Nowa pieśń Starców nie rozbrzmiewa sama – do śpiewu przyłącza się niezliczona liczba aniołów, tak że wznosi się potężne wołanie:
Baranek zabity jest godzien
otrzymać potęgę i bogactwo,
i mądrość, i moc, i cześć, i chwałę, i błogosławieństwo.
Również i tu mamy do czynienia nie tyle z hymnem, co z doksologią w formie aklamacji. Hymn zawierałby zwroty epitetyczne. Ponadto tekst ten wyraźnie mówi, że wszyscy razem: aniołowie, aniołowie tronu oraz Starcy wypowiadają owo „wołanie”[55]. Staje się więc jasne, że nie chodzi o hymn w sensie ściśłym, lecz o doksologię[56].
To jednomyślne wołanie całego duchowego świata nabiera swojego pełnego sensu, jeżeli nowa pieśń Starców sławi utworzenie nowego ludu królewskich kapłanów. Nowy lud, który jest ponad wszystkie inne ludy, zostaje pozdrowiony wołaniem całego duchowego świata niebios, które jako doksologia przekracza wszelkie polityczne aklamacje ludów ziemi.
Istotne jest, że doksologia mówi o zabitym Baranku, a nie o Baranku w ogóle. To zabity Baranek jest niewątpliwie symbolem panowania, znakiem Nowego Wieku – ostatecznego, wiecznego i niewzruszonego królestwa. Jest on przeciwieństwem drapieżników, które w Księdze Daniela symbolizują imperia tego świata. Zauważmy jednak, że jest to Baranek zabity, a nie tylko Baranek. Nie chodzi tu zatem o „pacyfistyczne” przeciwstawienie zwierzęcia domowego i drapieżnika, ale o opozycję między drapieżnikiem i zwierzęciem ofiarnym.

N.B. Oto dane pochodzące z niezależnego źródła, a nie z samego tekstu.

--- src/rtl/timer_ctrl_pkg.sv ---
// Shared definitions for the 8051 timer 0/1 engine: SFR byte addresses,
// TMOD/TCON field positions and the per-timer mode encoding.
package timer_ctrl_pkg;

  localparam logic [7:0] SFR_TMOD = 8'h89;
  localparam logic [7:0] SFR_TL0  = 8'h8A;
  localparam logic [7:0] SFR_TL1  = 8'h8B;
  localparam logic [7:0] SFR_TH0  = 8'h8C;
  localparam logic [7:0] SFR_TH1  = 8'h8D;

  // TMOD field positions (mode fields are 2 bits wide starting at the LSB given)
  localparam int unsigned TMOD_GATE1 = 7;
  localparam int unsigned TMOD_CT1   = 6;
  localparam int unsigned TMOD_M1    = 4;
  localparam int unsigned TMOD_GATE0 = 3;
  localparam int unsigned TMOD_CT0   = 2;
  localparam int unsigned TMOD_M0    = 0;

  // TCON run bits
  localparam int unsigned TCON_TR0 = 4;
  localparam int unsigned TCON_TR1 = 6;

  typedef enum logic [1:0] {
    MODE_13BIT  = 2'd0,
    MODE_16BIT  = 2'd1,
    MODE_RELOAD = 2'd2,
    MODE_SPLIT  = 2'd3
  } timer_mode_t;

  function automatic timer_mode_t to_mode(input logic [1:0] m);
    return timer_mode_t'(m);
  endfunction

endpackage

--- src/rtl/timer_cnt8x2.sv ---
// One TH/TL counter pair with 13-bit, 16-bit and 8-bit auto-reload modes.
// Mode 3 holds the count; the split behaviour of timer 0 is built by the
// parent through the byte write ports.
module timer_cnt8x2
  import timer_ctrl_pkg::*;
(
  input  logic       clock,
  input  logic       reset,
  input  logic [1:0] mode,
  input  logic       inc,
  input  logic       tl_we,
  input  logic       th_we,
  input  logic [7:0] tl_wdata,
  input  logic [7:0] th_wdata,
  output logic [7:0] tl,
  output logic [7:0] th,
  output logic       ovf
);

  timer_mode_t mode_e;
  logic [7:0]  tl_nxt;
  logic [7:0]  th_nxt;
  logic        ovf_cnt;

  assign mode_e = to_mode(mode);

  // Next count per mode; a byte write overrides that byte only, and any
  // write to the pair cancels the overflow for this cycle.
  always_comb begin
    tl_nxt  = tl;
    th_nxt  = th;
    ovf_cnt = 1'b0;
    if (inc) begin
      case (mode_e)
        MODE_13BIT: begin
          tl_nxt = {tl[7:5], tl[4:0] + 5'd1};
          if (tl[4:0] == 5'h1F) begin
            th_nxt  = th + 8'd1;
            ovf_cnt = (th == 8'hFF);
          end
        end
        MODE_16BIT: begin
          tl_nxt = tl + 8'd1;
          if (tl == 8'hFF) begin
            th_nxt  = th + 8'd1;
            ovf_cnt = (th == 8'hFF);
          end
        end
        MODE_RELOAD: begin
          if (tl == 8'hFF) begin
            tl_nxt  = th;
            ovf_cnt = 1'b1;
          end else begin
            tl_nxt = tl + 8'd1;
          end
        end
        default: ;
      endcase
    end
    if (tl_we) tl_nxt = tl_wdata;
    if (th_we) th_nxt = th_wdata;
    ovf = ovf_cnt & ~(tl_we | th_we);
  end

  // Count registers
  always_ff @(posedge clock or posedge reset) begin
    if (reset) begin
      tl <= '0;
      th <= '0;
    end else begin
      tl <= tl_nxt;
      th <= th_nxt;
    end
  end

endmodule

--- src/rtl/timer_ctrl.sv ---
// 8051 Timer 0/1 engine: TMOD and the TL/TH registers, machine-cycle
// prescaler, pin synchronizers, gate/counter qualification, the timer 0
// mode-3 split, and registered one-clock overflow pulses.
module timer_ctrl
  import timer_ctrl_pkg::*;
#(
  parameter int unsigned PRESCALE = 12
)
(
  input  logic       clock,
  input  logic       reset,
  input  logic [7:0] data_in,
  input  logic [7:0] addr,
  input  logic       wr_en,
  input  logic       wr_bit_en,
  input  logic [7:0] tcon_data,
  input  logic       t0_pin,
  input  logic       t1_pin,
  input  logic       int0_n,
  input  logic       int1_n,
  output logic [7:0] tmod_data,
  output logic [7:0] tl0_data,
  output logic [7:0] th0_data,
  output logic [7:0] tl1_data,
  output logic [7:0] th1_data,
  output logic       tf0_set,
  output logic       tf1_set,
  output logic       t1_ovf
);

  localparam logic [7:0] PRE_LAST = 8'(PRESCALE - 1);

  logic [7:0] pre_cnt;
  logic       tick;
  logic [7:0] tmod_q;
  logic [3:0] sync1, sync2;   // {int1_n, int0_n, t1_pin, t0_pin}
  logic [1:0] t_prev;         // T pins as seen at the previous tick
  logic       fall0, fall1;
  logic       byte_wr, wr_tmod, wr_tl0, wr_th0, wr_tl1, wr_th1;
  logic       inc0, inc1, split;
  logic       tl0_split_inc, th0_split_inc;
  logic       t0_tl_we, t0_th_we;
  logic [7:0] t0_tl_wd, t0_th_wd;
  logic       t0_cnt_ovf, t1_cnt_ovf;
  logic       tf0_raw, tf1_raw;
  logic       unused_tcon;

  assign unused_tcon = ^{tcon_data[7], tcon_data[5], tcon_data[3:0]};

  assign tick = (pre_cnt == PRE_LAST);

  // Free-running machine-cycle prescaler
  always_ff @(posedge clock or posedge reset) begin
    if (reset)     pre_cnt <= '0;
    else if (tick) pre_cnt <= '0;
    else           pre_cnt <= pre_cnt + 8'd1;
  end

  // Two-flop synchronizers (idle high) and per-tick T pin history
  always_ff @(posedge clock or posedge reset) begin
    if (reset) begin
      sync1  <= '1;
      sync2  <= '1;
      t_prev <= '1;
    end else begin
      sync1 <= {int1_n, int0_n, t1_pin, t0_pin};
      sync2 <= sync1;
      if (tick) t_prev <= sync2[1:0];
    end
  end

  assign fall0 = t_prev[0] & ~sync2[0];
  assign fall1 = t_prev[1] & ~sync2[1];

  assign byte_wr = wr_en & ~wr_bit_en;
  assign wr_tmod = byte_wr & (addr == SFR_TMOD);
  assign wr_tl0  = byte_wr & (addr == SFR_TL0);
  assign wr_th0  = byte_wr & (addr == SFR_TH0);
  assign wr_tl1  = byte_wr & (addr == SFR_TL1);
  assign wr_th1  = byte_wr & (addr == SFR_TH1);

  // TMOD register
  always_ff @(posedge clock or posedge reset) begin
    if (reset)        tmod_q <= '0;
    else if (wr_tmod) tmod_q <= data_in;
  end

  assign tmod_data = tmod_q;

  assign inc0 = tick & tcon_data[TCON_TR0] & (~tmod_q[TMOD_GATE0] | sync2[2])
              & (tmod_q[TMOD_CT0] ? fall0 : 1'b1);
  assign inc1 = tick & tcon_data[TCON_TR1] & (~tmod_q[TMOD_GATE1] | sync2[3])
              & (tmod_q[TMOD_CT1] ? fall1 : 1'b1);

  // Mode-3 split: the pair is held in mode 3, so TL0 and TH0 are advanced
  // through the write ports instead, with SFR writes taking priority.
  assign split         = (to_mode(tmod_q[TMOD_M0 +: 2]) == MODE_SPLIT);
  assign tl0_split_inc = split & inc0;
  assign th0_split_inc = split & tick & tcon_data[TCON_TR1];
  assign t0_tl_we      = wr_tl0 | tl0_split_inc;
  assign t0_th_we      = wr_th0 | th0_split_inc;
  assign t0_tl_wd      = wr_tl0 ? data_in : tl0_data + 8'd1;
  assign t0_th_wd      = wr_th0 ? data_in : th0_data + 8'd1;

  timer_cnt8x2 u_timer0 (
    .clock    (clock),
    .reset    (reset),
    .mode     (tmod_q[TMOD_M0 +: 2]),
    .inc      (inc0),
    .tl_we    (t0_tl_we),
    .th_we    (t0_th_we),
    .tl_wdata (t0_tl_wd),
    .th_wdata (t0_th_wd),
    .tl       (tl0_data),
    .th       (th0_data),
    .ovf      (t0_cnt_ovf)
  );

  timer_cnt8x2 u_timer1 (
    .clock    (clock),
    .reset    (reset),
    .mode     (tmod_q[TMOD_M1 +: 2]),
    .inc      (inc1),
    .tl_we    (wr_tl1),
    .th_we    (wr_th1),
    .tl_wdata (data_in),
    .th_wdata (data_in),
    .tl       (tl1_data),
    .th       (th1_data),
    .ovf      (t1_cnt_ovf)
  );

  assign tf0_raw = split ? (tl0_split_inc & ~wr_tl0 & (tl0_data == 8'hFF)) : t0_cnt_ovf;
  assign tf1_raw = split ? (th0_split_inc & ~wr_th0 & (th0_data == 8'hFF)) : t1_cnt_ovf;

  // One-clock overflow pulses, aligned with the updated count
  always_ff @(posedge clock or posedge reset) begin
    if (reset) begin
      tf0_set <= 1'b0;
      tf1_set <= 1'b0;
      t1_ovf  <= 1'b0;
    end else begin
      tf0_set <= tf0_raw;
      tf1_set <= tf1_raw;
      t1_ovf  <= t1_cnt_ovf;
    end
  end

endmodule

--- config.mk ---
export PLATFORM = sky130hd
export DESIGN_NAME = timer_ctrl
export DESIGN_NICKNAME = d
export VERILOG_FILES = /design/src/rtl/timer_ctrl_pkg.sv /design/src/rtl/timer_cnt8x2.sv /design/src/rtl/timer_ctrl.sv
export SDC_FILE = /design/constraint.sdc
export NUM_CORES = 1
export LEC_CHECK = 0
export CAP_MARGIN = 40
export CORE_ASPECT_RATIO = 1.25
export CORE_MARGIN = 2
export CORE_UTILIZATION = 45
export CTS_CLUSTER_SIZE = 14
export DETAILED_ROUTE_END_ITERATION = 6
export GPL_TIMING_DRIVEN = 0
export PLACE_DENSITY = 0.74
export SYNTH_ARGS = -nofsm -noshare
export SYNTH_HDL_FRONTEND = slang
export SYNTH_SLANG_ARGS = --single-unit
--- constraint.sdc ---
create_clock -name clock -period 2.3 [get_ports clock]
set_input_delay 0.23 -clock clock [delete_from_list [all_inputs] [get_ports clock]]
set_output_delay 0.23 -clock clock [all_outputs]
set_load 0.01 [all_outputs]
==> results of run 1 <==
==> power by group <==
part,switching (mW),internal [mW]
logic,0.343,0.365
registers,0.147,1.17
clock network,0.480,0.503
==> layout make-up <==
class	instances	area share, %
Sequential cell	61	30.6
Multi-Input combinational cell	335	43.8
Clock inverter	7	1.51
Tap cell	97	2.40
Buffer	11	1.09
Timing Repair Buffer	89	16.8
Clock buffer	9	2.45
Inverter	18	1.34
==> cells in the mapped netlist, types with 2 or more instances <==
| cell | count | area (µm²) |
|---|---|---|
| nand2_1 | 47 | 176 |
| and2_1 | 3 | 18.8 |
| o22ai_1 | 11 | 68.8 |
| a2111o_1 | 2 | 22.5 |
| xnor2_1 | 7 | 61.3 |
| o221ai_1 | 2 | 17.5 |
| or4_1 | 4 | 30.0 |
| xor2_1 | 4 | 35.0 |
| nand3_1 | 25 | 125 |
| a221oi_1 | 2 | 17.5 |
| and4_1 | 2 | 17.5 |
| nor4b_1 | 2 | 17.5 |
| and3_1 | 9 | 56.3 |
| nor4_1 | 7 | 43.8 |
| o31ai_1 | 6 | 45.0 |
| ha_1 | 16 | 200 |
| a211oi_1 | 3 | 22.5 |
| o21ai_0 | 29 | 145 |
| a211o_1 | 2 | 17.5 |
| clkbuf_1 | 12 | 45.0 |
| nor2b_1 | 3 | 18.8 |
| or4b_1 | 2 | 20.0 |
| or2_2 | 7 | 43.8 |
| and3b_1 | 2 | 17.5 |
| a21oi_1 | 9 | 45.0 |
| a31oi_1 | 26 | 163 |
| nand4_1 | 9 | 56.3 |
| mux2i_1 | 6 | 60.1 |
| inv_1 | 17 | 63.8 |
| dfrtp_1 | 51 | 1280 |
| nor3_1 | 11 | 55.1 |
| nor2_1 | 34 | 128 |
| nand3b_1 | 2 | 15.0 |
| dfstp_2 | 10 | 263 |
| nand2b_1 | 3 | 18.8 |
| mux2_2 | 4 | 45.0 |
| or3_1 | 12 | 75.1 |
==> per-stage QoR <==
stage / worst slack (ps) / util (%) / hold WS (ps) / cells / cell area, µm²
global route: -66.5 / 61.7 / 291 / 627 / 5060
finish: 65.0 / 61.7 / 291 / 627 / 5060
detailed placement: -398 / 56.3 / 350 / 596 / 4610
floorplan: 22.7 / - / 234 / 428 / 3770
global placement: -722 / 55.8 / 346 / 593 / 4580
CTS: 0.633 / 59.7 / 281 / 616 / 4890
==> worst reg2reg max path, cell delays in order, from the launching register on <==
cell and delay [ps]:
dfrtp_2 420, ha_4 180, and3_4 200, ha_4 140
mux2i_1 70, o41a_1 490, buf_6 180, or3_1 340
a31oi_1 160
==> flip-flops by register name, summed over array words and instances (netlist names) <==
register and cells:
u_timer1.tl 8, u_timer0.tl 8, tmod_data 8, u_timer1.th 8, t_prev 2, tf1_set 1, sync2 4, pre_cnt 8
sync1 4, u_timer0.th 8, tf0_set 1, t1_ovf 1
==> metal layers <==
layer	GRT usage [%]	wire, µm	vias to the layer above
met5	0	0	-
met4	14.9	528	0
met3	5.20	663	38
met2	45.6	6180	162
met1	32.3	4890	1868
li1	-	-	1795
==> what timing repair did <==
action | CTS | global route
pin swaps | 10 | 10
endpoints found under the hold margin | 0 | 0
setup endpoints to repair | 24 | 32
gates cloned | 1 | 0
setup buffers | 3 | 14
resized for setup | 15 | 24
==> path summary, 6_finish.rpt <==
kind	slack [ps]	from	endpoint
min reg2reg	360	sync1[1]	sync2[1]
max	70	u_timer0.tl[0]	u_timer0.th[2]
max reg2reg	70	u_timer0.tl[0]	u_timer0.th[2]
max in group asynchronous	1330	reset	t_prev[1]
min	290	t1_pin	sync1[1]
min in group asynchronous	300	reset	u_timer1.th[3]
==> cell families (layout without fill, tap and decap cells) <==
group / after synthesis / count (layout) / synth area share, %
xor+xnor: 11 / 11 / 2.55
simple gates: 190 / 190 / 26.4
buf+inv: 32 / 134 / 3.48
mux: 10 / 10 / 2.79
fa+ha+maj: 16 / 16 / 5.31
flops: 61 / 61 / 40.8
compound gates: 108 / 108 / 18.7
==> impl_metrics.csv, run 1 <==
group,metric,value,unit
clock_tree,root_buffer,"clkbuf_8",
final_layout,multi_input_area,0.00222,mm²
power,power,3.01,mW
setup_path,cp_slowest_cell,"o41a_1",
worst_hold_path,worstHoldPathType,"primary input to flop",
setup_path,r2r_cells,8,
power,peakVddDrop,0.000378,V
clock_tree,clockBufferDepth,2,
synthesis,synth_seq_cells,61,
clock_tree,cts.clk_slew.worst_paths,80,ps
synthesis,synth_fp_nets,476,
final_layout,seqCellArea,0.00155,mm²
floorplanning,core,0.00819,mm²
final_layout,antennaDiodeCount,0,
routing,drt_iter0_drc,450,
floorplanning,dieArea,0.00913,mm²
final_layout,fillCellCount,710,
setup_path,critical_path_depth,8,
global_route,antenna_found_initial,0,
routing,postRouteAntennaNets,0,
sta,max_slew_margin,40.3,%
sta,hold_viol_final,0,
sta,finalCritPeriodShare,97.2,%
power,p_leak,2.00,nW
job,cap_violations,0,
global_route,grt-ovfl-total,0,
synthesis,synth_cells,428,
sta,fin_setup_tns,0,ps
routing,vias,3863,
global_route,grtUsageTotal,27.1,%
synthesis,synth_area,0.00377,mm²
synthesis,ys_async_sr_fraction,100,%
placed_design,portBuffers,68,
floorplanning,ios,75,
setup_path,cp_top_family,"compound AO/OA/AOI/OAI gates",
setup_path,cp.required,2570,ps
setup_path,startpoint_type,"flop",
setup_path,worst-path-buf-inv,1,
routing,vias_per_cell,6.16,
floorplanning,row_count,37,
clock_tree,postCtsHoldBufs,0,
sta,tightestPinTransition,896,ps
final_layout,layout_commonest_cell,"clkdlybuf4s50_1",
setup_path,crit_chain,"ha_4 > and3_4 > ha_4 > mux2i_1 > o41a_1 > buf_6 > or3_1 > a31oi_1",
final_layout,synthToLayoutAreaGrowth,34.2,%
setup_path,slowest_delay,490,ps
sta,finalClockSkew,5.29,ps
synthesis,avgSynthCellArea,8.81,µm²
setup_path,cpMostUsedCell,"ha_4",
global_route,grt_max_degree,33,
routing,drc,8,
routing,wl_per_cell,19.6,µm
sta,finalSetupViolCount,0,
global_route,grt_pass1_vias,3789,
final_layout,final_cell_mix,"clkdlybuf4s50_1 (68), nand2_1 (47), dfrtp_1 (44)",
worst_hold_path,whs_path_depth,1,
synthesis,synth_warnings,0,
clock_tree,clock_sinks,61,
synthesis,ys_seq_area_share,40.8,%
global_route,grt_pass1_wl,19.1,mm
setup_path,path_class,"flop to flop",
placed_design,gp_congestion,0.936,
synthesis,synth.distinct_cells,62,
power,p_per_area,594,mW/mm²
synthesis,synth_edf_count,0,
clock_tree,insertion_delay,340,ps
final_layout,drive_gt1_share,17.0,%
placed_design,dpl.hpwl,8.67,mm
clock_tree,cts_buffers,9,
floorplanning,initial_core_util,46.0,%
run_status,run_status,"finished with violations",
clock_tree,htree_levels,3,
setup_path,worst_setup_path_end_kind,"flop",
run_status,violations,"design-rule violations",
setup_path,worstPathArrival,2500,ps
sta,clock.fmax,0.447,GHz
final_layout,layout.nets,573,
sta,slew_violations,0,
floorplanning,die_w,85.9,µm
floorplanning,die_height,106,µm
routing,wl,12.3,mm
sta,finalCriticalPeriod,2230,ps
sta,grt_setup_unrepaired,"yes",
setup_path,cp_max_fo,6,
routing,firstDrtPassIters,7,
synthesis,synth_flop_cell,"dfrtp_1",
clock_tree,cts_tree,"yes",
(Power assumes the default switching activity.)
==> run 2, diff against run 1 <==
--- a/config.mk
+++ b/config.mk
@@ -13,6 +13,7 @@
 export DETAILED_ROUTE_END_ITERATION = 6
 export GPL_TIMING_DRIVEN = 0
 export PLACE_DENSITY = 0.74
+export SLEW_MARGIN = 20
 export SYNTH_ARGS = -nofsm -noshare
 export SYNTH_HDL_FRONTEND = slang
 export SYNTH_SLANG_ARGS = --single-unit
==> constraint.sdc (replaced) <==
create_clock -name clock -period 2.3 [get_ports clock]
set_input_delay 0.23 -clock clock [delete_from_list [all_inputs] [get_ports clock]]
set_output_delay 0.23 -clock clock [all_outputs]
set_load 0.005 [all_outputs]
==> impl_metrics.csv, run 2 (synthesized netlist as in run 1, its figures left out) <==
group,metric,value,unit
job,cap_violations,0,
setup_path,cpMostUsedCell,"ha_4",
setup_path,path_class,"flop to flop",
clock_tree,clockBufferDepth,2,
final_layout,layout.nets,569,
floorplanning,die_height,106,µm
placed_design,post-place-ws,-391,ps
clock_tree,root_buffer,"clkbuf_8",
final_layout,layout_commonest_cell,"clkdlybuf4s50_1",
setup_path,cp.required,2560,ps
power,power,2.96,mW
clock_tree,cts_tree,"yes",
sta,slew_violations,0,
routing,wl_met3,654,µm
routing,drc,8,
setup_path,crit_chain,"ha_4 > and3_4 > ha_4 > mux2i_1 > o41a_1 > or4_1 > a31oi_1",
global_route,grtUsageTotal,26.4,%
worst_hold_path,worstHoldPathType,"primary input to asynchronous set/reset pin",
setup_path,regToRegSetupSlack,60,ps
power,p_per_area,592,mW/mm²
floorplanning,core,0.00819,mm²
power,p_leak,2.00,nW
sta,tightestPinTransition,771,ps
sta,max_slew_margin,48.6,%
final_layout,final_cell_mix,"clkdlybuf4s50_1 (68), nand2_1 (47), dfrtp_1 (47)",
global_route,grt-ovfl-total,0,
routing,wl_met1,4.76,mm
setup_path,cp_max_fo,6,
sta,setup_ws,64.7,ps
run_status,violations,"design-rule violations",
placed_design,dp.cells,595,
final_layout,antennaDiodeCount,0,
routing,vias_per_cell,6.16,
setup_path,cp_slowest_cell,"o41a_1",
routing,wl,11.9,mm
setup_path,startpoint_type,"flop",
global_route,antenna_found_initial,0,
floorplanning,initial_core_util,46.0,%
global_route,grt_pass1_wl,18.5,mm
placed_design,gp_congestion,0.923,
sta,finalClockSkew,15.5,ps
setup_path,slowest_delay,520,ps
setup_path,worst_setup_path_end_kind,"flop",
clock_tree,cts.clk_slew.worst_paths,70,ps
final_layout,final_cells,623,
routing,firstDrtPassIters,7,
setup_path,worstPathArrival,2500,ps
sta,clock.fmax,0.447,GHz
floorplanning,dieArea,0.00913,mm²
routing,route.met2.wl,6.04,mm
sta,fin_setup_tns,0,ps
power,peakVddDrop,0.000380,V
final_layout,synthToLayoutAreaGrowth,32.8,%
clock_tree,cts_buffers,9,
run_status,run_status,"finished with violations",
floorplanning,ios,75,
routing,highest_layer,"met4",
routing,vias,3837,
sta,finalCritPeriodShare,97.2,%
clock_tree,clock_sinks,61,
routing,wl_per_cell,19.2,µm
final_layout,drive_gt1_share,15.4,%
routing,drt_iter0_drc,222,
sta,finalCriticalPeriod,2240,ps
clock_tree,insertion_delay,350,ps
placed_design,dpl.hpwl,8.78,mm
floorplanning,die_w,85.9,µm
sta,hold_viol_final,0,
floorplanning,row_count,37,
placed_design,portBuffers,68,
routing,postRouteAntennaNets,0,
clock_tree,htree_levels,3,
sta,finalSetupViolCount,0,
global_route,grt_max_degree,42,
global_route,grt_pass1_vias,3636,
-- run 2: changes by cell type in the layout (fill, tap and decap cells not counted), sizes merged --
cell,previous run,this run
clkbuf,19,20
clkinv,5,6
buf,21,18
clkinvlp,2,0
clkdlybuf4s15,1,0
-- run 2: critical path: cells and delay by family (launching register included) --
kind                     cells  cell delay, ps
flip-flops                   1             420
multiplexers                 1              70
adder cells (fa/ha/maj)      2             310
AND/OR/NAND/NOR              2             620
AO/OA/AOI/OAI                2             720
-- run 2: final cells by class --
class | count | area, µm²
Clock buffer | 10 | 138
Buffer | 12 | 62.6
Sequential cell | 61 | 1540
Tap cell | 97 | 121
Multi-Input combinational cell | 335 | 2210
Fill cell | 707 | 3180
Inverter | 18 | 70.1
Clock inverter | 6 | 62.6
Timing Repair Buffer | 84 | 806
-- run 2: stage by stage --
stage               hold WS [ps]  area (µm²)  util (%)
floorplan                    234        3770         -
CTS                          183        4910      59.9
global placement             345        4570      55.8
global route                 211        5010      61.1
detailed placement           347        4600      56.2
finish                       183        5010      61.1
-- run 2: where the power goes --
| part | total, mW | switching [mW] | internal, mW |
|---|---|---|---|
| logic | 0.675 | 0.315 | 0.361 |
| clock network | 0.968 | 0.441 | 0.527 |
| registers | 1.32 | 0.149 | 1.17 |
| total | 2.96 | 0.905 | 2.06 |
-- run 2: metal layers --
metal	vias up	track usage (%)
li1	1790	-
met1	1844	31.4
met2	169	44.7
met3	34	4.50
met4	0	14.2
met5	-	0
-- run 2: final timing paths --
kind,to,from,cells past startpoint
max reg2reg,u_timer0.th[7],u_timer0.tl[0],7
min in group clock,sync1[0],t0_pin,1
min,tmod_data[2],reset,2
max,u_timer0.th[7],u_timer0.tl[0],7
max in group asynchronous,t_prev[1],reset,3
min reg2reg,sync2[0],sync1[0],0
-- run 2: repair_timing --
action	4_1_cts	5_1_grt
pin swaps	9	8
cloned	1	0
resized for setup	14	20
hold buffers	0	0
endpoints found under the setup margin	19	34
buffers inserted	6	6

Aklamacja widzialnego świata
Do uwielbienia aniołów tronu, Starców i wszystkich duchów przyłącza się cały kosmos. Chodzi tu o byty widzialne, które w swym uwielbieniu jednoczą się z niebieskim światem duchowym:
Zasiadającemu na tronie
i Barankowi
błogosławieństwo[57]i cześć, i chwała, i moc, na wieki wieków.
Również ten widzialny świat wypowiada doksologię w formie aklamacji, włączając się w ten sposób w pieśń miriad aniołów. Widzialny kosmos wychwala Zasiadającego na tronie oraz Baranka. Wszechświat zatem sławi nie tylko swojego Stwórcę, ale również i Zbawiciela – Baranka. Stąd też możliwe staje się głoszeniewiary do ptaków czy ryb, gdyż również stworzenie z upragnieniem oczekuje objawienia się synów Bożych[58].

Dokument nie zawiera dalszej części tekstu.